--- src/rtl/bus_timer_pkg.sv ---
// Shared constants for the bus_timer peripheral: register offsets, bit
// positions within STATUS/CONTROL, and the address-decode nibble.
package bus_timer_pkg;

  localparam logic [2:0] OFF_STATUS  = 3'd0;
  localparam logic [2:0] OFF_CONTROL = 3'd1;
  localparam logic [2:0] OFF_PERIOD  = 3'd2;
  localparam logic [2:0] OFF_COUNT   = 3'd3;

  // STATUS bits
  localparam int BIT_TO    = 0;
  localparam int BIT_RUN   = 1;
  // CONTROL bits
  localparam int BIT_START = 0;
  localparam int BIT_STOP  = 1;
  localparam int BIT_CONT  = 2;
  localparam int BIT_IE    = 3;

  localparam logic [3:0] BASE_NIBBLE = 4'h4;

endpackage

--- src/rtl/bus_timer_tick_gen.sv ---
// Prescaler: free-runs 0..PRESCALE-1 while enabled and pulses tick on the
// last count; held at zero when disabled or cleared.
module tick_gen #(
  parameter int PRESCALE = 50000
) (
  input  logic Clock,
  input  logic Reset,
  input  logic clear,
  input  logic enable,
  output logic tick
);

  localparam int CW = (PRESCALE > 1) ? $clog2(PRESCALE) : 1;
  localparam logic [CW-1:0] LAST = CW'(PRESCALE - 1);

  logic [CW-1:0] r_cnt;
  logic          w_last;

  assign w_last = (r_cnt == LAST);
  assign tick   = enable & w_last;

  always_ff @(posedge Clock or posedge Reset) begin
    if (Reset)                          r_cnt <= '0;
    else if (clear || !enable || w_last) r_cnt <= '0;
    else                                r_cnt <= r_cnt + CW'(1);
  end

endmodule

--- src/rtl/bus_timer.sv ---
// Memory-mapped interval timer: counts prescaled ticks down from PERIOD,
// sets a sticky TO flag on expiry, optional reload and interrupt level.
module bus_timer
  import bus_timer_pkg::*;
#(
  parameter int          PRESCALE   = 50000,
  parameter logic [15:0] PERIOD_RST = 16'hFFFF
) (
  input  logic        Clock,
  input  logic        Reset,
  input  logic        cs,
  input  logic [2:0]  ADDR,
  input  logic [15:0] DOUT,
  input  logic        W,
  output logic [15:0] q,
  output logic        irq
);

  logic [15:0] r_period, r_count, r_q;
  logic        r_run, r_cont, r_ie, r_to;

  logic        w_wr, w_wr_status, w_wr_ctrl, w_wr_period;
  logic        w_start, w_stop, w_per_zero, w_expire, w_tick;
  logic [15:0] w_rd_data;

  assign w_wr        = cs & W;
  assign w_wr_status = w_wr & (ADDR == OFF_STATUS);
  assign w_wr_ctrl   = w_wr & (ADDR == OFF_CONTROL);
  assign w_wr_period = w_wr & (ADDR == OFF_PERIOD);

  // STOP dominates START when both arrive in one write
  assign w_stop     = w_wr_ctrl & DOUT[BIT_STOP];
  assign w_start    = w_wr_ctrl & DOUT[BIT_START] & ~DOUT[BIT_STOP];
  assign w_per_zero = (r_period == 16'd0);
  assign w_expire   = w_tick & (r_count == 16'd1) & ~w_stop & ~w_start;

  tick_gen #(.PRESCALE(PRESCALE)) u_tick (
    .Clock  (Clock),
    .Reset  (Reset),
    .clear  (w_start | w_stop),
    .enable (r_run),
    .tick   (w_tick)
  );

  always_ff @(posedge Clock or posedge Reset) begin
    if (Reset) begin
      r_period <= PERIOD_RST;
      r_count  <= '0;
      r_run    <= 1'b0;
      r_cont   <= 1'b0;
      r_ie     <= 1'b0;
      r_to     <= 1'b0;
    end else begin
      if (w_wr_ctrl) begin
        r_cont <= DOUT[BIT_CONT];
        r_ie   <= DOUT[BIT_IE];
      end
      if (w_wr_period) r_period <= DOUT;

      if (w_stop) begin
        r_run <= 1'b0;
      end else if (w_start) begin
        if (w_per_zero) begin
          r_run <= 1'b0;
        end else begin
          r_count <= r_period;
          r_run   <= 1'b1;
        end
      end else if (w_tick) begin
        if (r_count > 16'd1) begin
          r_count <= r_count - 16'd1;
        end else if (r_cont && !w_per_zero) begin
          r_count <= r_period;
        end else begin
          // one-shot end, or a reload of zero would never expire again
          r_count <= '0;
          r_run   <= 1'b0;
        end
      end

      if (w_expire || (w_start && w_per_zero)) r_to <= 1'b1;
      else if (w_wr_status)                     r_to <= 1'b0;
    end
  end

  always_comb begin
    w_rd_data = '0;
    case (ADDR)
      OFF_STATUS: begin
        w_rd_data[BIT_TO]  = r_to;
        w_rd_data[BIT_RUN] = r_run;
      end
      OFF_CONTROL: begin
        w_rd_data[BIT_CONT] = r_cont;
        w_rd_data[BIT_IE]   = r_ie;
      end
      OFF_PERIOD: w_rd_data = r_period;
      OFF_COUNT:  w_rd_data = r_count;
      default:    w_rd_data = '0;
    endcase
  end

  always_ff @(posedge Clock or posedge Reset) begin
    if (Reset) r_q <= '0;
    else       r_q <= cs ? w_rd_data : 16'd0;
  end

  assign q   = r_q;
  assign irq = r_to & r_ie;

endmodule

──────────────────────────────

== Description of the task ==
The whole listing above should be copied out exactly, line by line.

== Expected output ==
--- src/rtl/bus_timer_pkg.sv ---
// Shared constants for the bus_timer peripheral: register offsets, bit
// positions within STATUS/CONTROL, and the address-decode nibble.
package bus_timer_pkg;

  localparam logic [2:0] OFF_STATUS  = 3'd0;
  localparam logic [2:0] OFF_CONTROL = 3'd1;
  localparam logic [2:0] OFF_PERIOD  = 3'd2;
  localparam logic [2:0] OFF_COUNT   = 3'd3;

  // STATUS bits
  localparam int BIT_TO    = 0;
  localparam int BIT_RUN   = 1;
  // CONTROL bits
  localparam int BIT_START = 0;
  localparam int BIT_STOP  = 1;
  localparam int BIT_CONT  = 2;
  localparam int BIT_IE    = 3;

  localparam logic [3:0] BASE_NIBBLE = 4'h4;

endpackage

--- src/rtl/bus_timer_tick_gen.sv ---
// Prescaler: free-runs 0..PRESCALE-1 while enabled and pulses tick on the
// last count; held at zero when disabled or cleared.
module tick_gen #(
  parameter int PRESCALE = 50000
) (
  input  logic Clock,
  input  logic Reset,
  input  logic clear,
  input  logic enable,
  output logic tick
);

  localparam int CW = (PRESCALE > 1) ? $clog2(PRESCALE) : 1;
  localparam logic [CW-1:0] LAST = CW'(PRESCALE - 1);

  logic [CW-1:0] r_cnt;
  logic          w_last;

  assign w_last = (r_cnt == LAST);
  assign tick   = enable & w_last;

  always_ff @(posedge Clock or posedge Reset) begin
    if (Reset)                          r_cnt <= '0;
    else if (clear || !enable || w_last) r_cnt <= '0;
    else                                r_cnt <= r_cnt + CW'(1);
  end

endmodule

--- src/rtl/bus_timer.sv ---
// Memory-mapped interval timer: counts prescaled ticks down from PERIOD,
// sets a sticky TO flag on expiry, optional reload and interrupt level.
module bus_timer
  import bus_timer_pkg::*;
#(
  parameter int          PRESCALE   = 50000,
  parameter logic [15:0] PERIOD_RST = 16'hFFFF
) (
  input  logic        Clock,
  input  logic        Reset,
  input  logic        cs,
  input  logic [2:0]  ADDR,
  input  logic [15:0] DOUT,
  input  logic        W,
  output logic [15:0] q,
  output logic        irq
);

  logic [15:0] r_period, r_count, r_q;
  logic        r_run, r_cont, r_ie, r_to;

  logic        w_wr, w_wr_status, w_wr_ctrl, w_wr_period;
  logic        w_start, w_stop, w_per_zero, w_expire, w_tick;
  logic [15:0] w_rd_data;

  assign w_wr        = cs & W;
  assign w_wr_status = w_wr & (ADDR == OFF_STATUS);
  assign w_wr_ctrl   = w_wr & (ADDR == OFF_CONTROL);
  assign w_wr_period = w_wr & (ADDR == OFF_PERIOD);

  // STOP dominates START when both arrive in one write
  assign w_stop     = w_wr_ctrl & DOUT[BIT_STOP];
  assign w_start    = w_wr_ctrl & DOUT[BIT_START] & ~DOUT[BIT_STOP];
  assign w_per_zero = (r_period == 16'd0);
  assign w_expire   = w_tick & (r_count == 16'd1) & ~w_stop & ~w_start;

  tick_gen #(.PRESCALE(PRESCALE)) u_tick (
    .Clock  (Clock),
    .Reset  (Reset),
    .clear  (w_start | w_stop),
    .enable (r_run),
    .tick   (w_tick)
  );

  always_ff @(posedge Clock or posedge Reset) begin
    if (Reset) begin
      r_period <= PERIOD_RST;
      r_count  <= '0;
      r_run    <= 1'b0;
      r_cont   <= 1'b0;
      r_ie     <= 1'b0;
      r_to     <= 1'b0;
    end else begin
      if (w_wr_ctrl) begin
        r_cont <= DOUT[BIT_CONT];
        r_ie   <= DOUT[BIT_IE];
      end
      if (w_wr_period) r_period <= DOUT;

      if (w_stop) begin
        r_run <= 1'b0;
      end else if (w_start) begin
        if (w_per_zero) begin
          r_run <= 1'b0;
        end else begin
          r_count <= r_period;
          r_run   <= 1'b1;
        end
      end else if (w_tick) begin
        if (r_count > 16'd1) begin
          r_count <= r_count - 16'd1;
        end else if (r_cont && !w_per_zero) begin
          r_count <= r_period;
        end else begin
          // one-shot end, or a reload of zero would never expire again
          r_count <= '0;
          r_run   <= 1'b0;
        end
      end

      if (w_expire || (w_start && w_per_zero)) r_to <= 1'b1;
      else if (w_wr_status)                     r_to <= 1'b0;
    end
  end

  always_comb begin
    w_rd_data = '0;
    case (ADDR)
      OFF_STATUS: begin
        w_rd_data[BIT_TO]  = r_to;
        w_rd_data[BIT_RUN] = r_run;
      end
      OFF_CONTROL: begin
        w_rd_data[BIT_CONT] = r_cont;
        w_rd_data[BIT_IE]   = r_ie;
      end
      OFF_PERIOD: w_rd_data = r_period;
      OFF_COUNT:  w_rd_data = r_count;
      default:    w_rd_data = '0;
    endcase
  end

  always_ff @(posedge Clock or posedge Reset) begin
    if (Reset) r_q <= '0;
    else       r_q <= cs ? w_rd_data : 16'd0;
  end

  assign q   = r_q;
  assign irq = r_to & r_ie;

endmodule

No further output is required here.